Abstract 15535: A Case of Suspected Menstruation Induced QTc Prolongation Leading to Torsades De Pointes

Estrogen is known to produce changes in cardiac electrophysiology specifically in premenopausal women, increasing the risk of arrhythmias. We report a case of Torsades de Pointes (TdP) in a young premenopausal female. A 25-year-old female with a history of anxiety presented to the emergency room (ED) with several days of vomiting. While in the ED, she had an unwitnessed syncopal event, and was found to be in pulseless ventricular fibrillation (V-Fib) . She required one defibrillation to obtain return of spontaneous circulation (ROSC). Initial work up showed calcium 7.6 mg/dl, phosphorous 1.1 mg/dl, magnesium 2.4 mg/dl, potassium 4.0 mg/dl. Remainder of electrolytes were normal. Toxicology screen was positive for cannabinoids. Post ROSC EKG showed sinus tachycardia at a rate of 103bpm with a prolonged QTc of 531ms. Patient was not on any medications outpatient. On further discussion, patient reported no prior history of syncopal episodes, palpitations, and denied any family history of sudden cardiac death. She did report she was presently on her menses.

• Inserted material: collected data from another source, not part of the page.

**src/sv/gb9_pkg.sv**
```systemverilog
// Shared types, constants and the kernel weight table of the Gaussian blur block.
`default_nettype none

package gb9_pkg;

    localparam int MAX_WIDTH_DEF  = 64;
    localparam int MAX_HEIGHT_DEF = 64;

    localparam int SIZE_W     = 7;
    localparam int CFG_ADDR_W = 1;
    localparam int ROW_W      = 6;
    localparam int COL_W      = 6;
    localparam int CH_W       = 8;
    localparam int PIX_W      = 3 * CH_W;

    localparam logic [CFG_ADDR_W-1:0] REG_IMAGE_WIDTH  = 1'b0;
    localparam logic [CFG_ADDR_W-1:0] REG_IMAGE_HEIGHT = 1'b1;

    localparam logic [SIZE_W-1:0] SIZE_RESET = 7'd64;

    localparam logic REQ_STORE  = 1'b0;
    localparam logic REQ_FILTER = 1'b1;

    localparam int TAPS      = 9;
    localparam int HALF_TAPS = 4;
    localparam int NUM_TAPS  = TAPS * TAPS;
    localparam int TAP_W     = $clog2(NUM_TAPS);
    localparam int WGT_W     = 10;
    localparam int PROD_W    = CH_W + WGT_W;
    localparam int ACC_W     = 26;
    localparam int FRAC_W    = 16;

    localparam logic [CH_W-1:0] ALPHA_VALUE = 8'd255;

    localparam int QUEUE_DEPTH = 2;

    typedef struct packed {
        logic             req_type;
        logic [ROW_W-1:0] row;
        logic [COL_W-1:0] col;
        logic [CH_W-1:0]  red;
        logic [CH_W-1:0]  green;
        logic [CH_W-1:0]  blue;
    } gb9_item_t;

    typedef struct packed {
        logic [SIZE_W-1:0] width;
        logic [SIZE_W-1:0] height;
    } gb9_cfg_t;

    localparam logic [WGT_W-1:0] WEIGHT_Q16 [NUM_TAPS] = '{
        10'd736, 10'd763, 10'd782, 10'd794, 10'd798, 10'd794, 10'd782, 10'd763, 10'd736,
        10'd763, 10'd790, 10'd810, 10'd822, 10'd826, 10'd822, 10'd810, 10'd790, 10'd763,
        10'd782, 10'd810, 10'd830, 10'd843, 10'd847, 10'd843, 10'd830, 10'd810, 10'd782,
        10'd794, 10'd822, 10'd843, 10'd856, 10'd860, 10'd856, 10'd843, 10'd822, 10'd794,
        10'd798, 10'd826, 10'd847, 10'd860, 10'd864, 10'd860, 10'd847, 10'd826, 10'd798,
        10'd794, 10'd822, 10'd843, 10'd856, 10'd860, 10'd856, 10'd843, 10'd822, 10'd794,
        10'd782, 10'd810, 10'd830, 10'd843, 10'd847, 10'd843, 10'd830, 10'd810, 10'd782,
        10'd763, 10'd790, 10'd810, 10'd822, 10'd826, 10'd822, 10'd810, 10'd790, 10'd763,
        10'd736, 10'd763, 10'd782, 10'd794, 10'd798, 10'd794, 10'd782, 10'd763, 10'd736
    };

endpackage

`default_nettype wire

```
**src/sv/gb9_fifo.sv**
```systemverilog
// Short item queue between the front end and the filter engine.
`default_nettype none

module gb9_fifo (
    input  wire                 aclk,
    input  wire                 aresetn,
    input  wire                 push_valid,
    output logic                push_ready,
    input  gb9_pkg::gb9_item_t  push_item,
    output logic                pop_valid,
    input  wire                 pop_ready,
    output gb9_pkg::gb9_item_t  pop_item
);

    localparam int PTR_W = (gb9_pkg::QUEUE_DEPTH > 1) ? $clog2(gb9_pkg::QUEUE_DEPTH) : 1;
    localparam int CNT_W = $clog2(gb9_pkg::QUEUE_DEPTH + 1);
    localparam logic [PTR_W-1:0] LAST_PTR = PTR_W'(gb9_pkg::QUEUE_DEPTH - 1);
    localparam logic [CNT_W-1:0] FULL_CNT = CNT_W'(gb9_pkg::QUEUE_DEPTH);

    gb9_pkg::gb9_item_t entry_reg [gb9_pkg::QUEUE_DEPTH];
    logic [PTR_W-1:0] wr_ptr_reg, wr_ptr_next;
    logic [PTR_W-1:0] rd_ptr_reg, rd_ptr_next;
    logic [CNT_W-1:0] count_reg, count_next;
    logic do_push;
    logic do_pop;

    assign push_ready = (count_reg != FULL_CNT);
    assign pop_valid  = (count_reg != '0);
    assign pop_item   = entry_reg[rd_ptr_reg];
    assign do_push    = push_valid && push_ready;
    assign do_pop     = pop_valid && pop_ready;

    always_comb begin
        wr_ptr_next = wr_ptr_reg;
        rd_ptr_next = rd_ptr_reg;
        count_next  = count_reg;
        if (do_push) begin
            wr_ptr_next = (wr_ptr_reg == LAST_PTR) ? '0 : wr_ptr_reg + PTR_W'(1);
        end
        if (do_pop) begin
            rd_ptr_next = (rd_ptr_reg == LAST_PTR) ? '0 : rd_ptr_reg + PTR_W'(1);
        end
        if (do_push && !do_pop) begin
            count_next = count_reg + CNT_W'(1);
        end else if (do_pop && !do_push) begin
            count_next = count_reg - CNT_W'(1);
        end
    end

    always_ff @(posedge aclk) begin
        if (!aresetn) begin
            wr_ptr_reg <= '0;
            rd_ptr_reg <= '0;
            count_reg  <= '0;
        end else begin
            wr_ptr_reg <= wr_ptr_next;
            rd_ptr_reg <= rd_ptr_next;
            count_reg  <= count_next;
        end
    end

    always_ff @(posedge aclk) begin
        if (do_push) begin
            entry_reg[wr_ptr_reg] <= push_item;
        end
    end

endmodule

`default_nettype wire

```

Shortly after admission, she had recurrent polymorphic ventricular tachycardia which degenerated to TdP. She was loaded with magnesium. Echocardiogram showed an ejection fraction (EF) of 35-39% and global hypokinesis. Diagnostic left heart catheterization was performed revealing clean coronaries. Cardiac MRI revealed EF of 43% without any late gadolinium enhancement. Her QTc remained prolonged even with electrolyte normalization. She underwent successful ICD placement and remained event free during the remainder of the hospital course. She will undergo genetic work up for long QT syndrome. Female sex hormones, specifically estrogen, have been described in literature as pro-arrhythmic given its effects on QT prolongation and ion gated channels. Prior cases of menstruation dependent arrhythmias have speculated that the abrupt reduction in estradiol prior to menstruation is associated with increased cyclic adenosine monophosphate dependent arrhythmogenicity. This case highlights the multifactorial etiology of sudden V-Fib arrest in a young female, and the importance of understanding the role that sex hormones play in the underlying pathogenesis.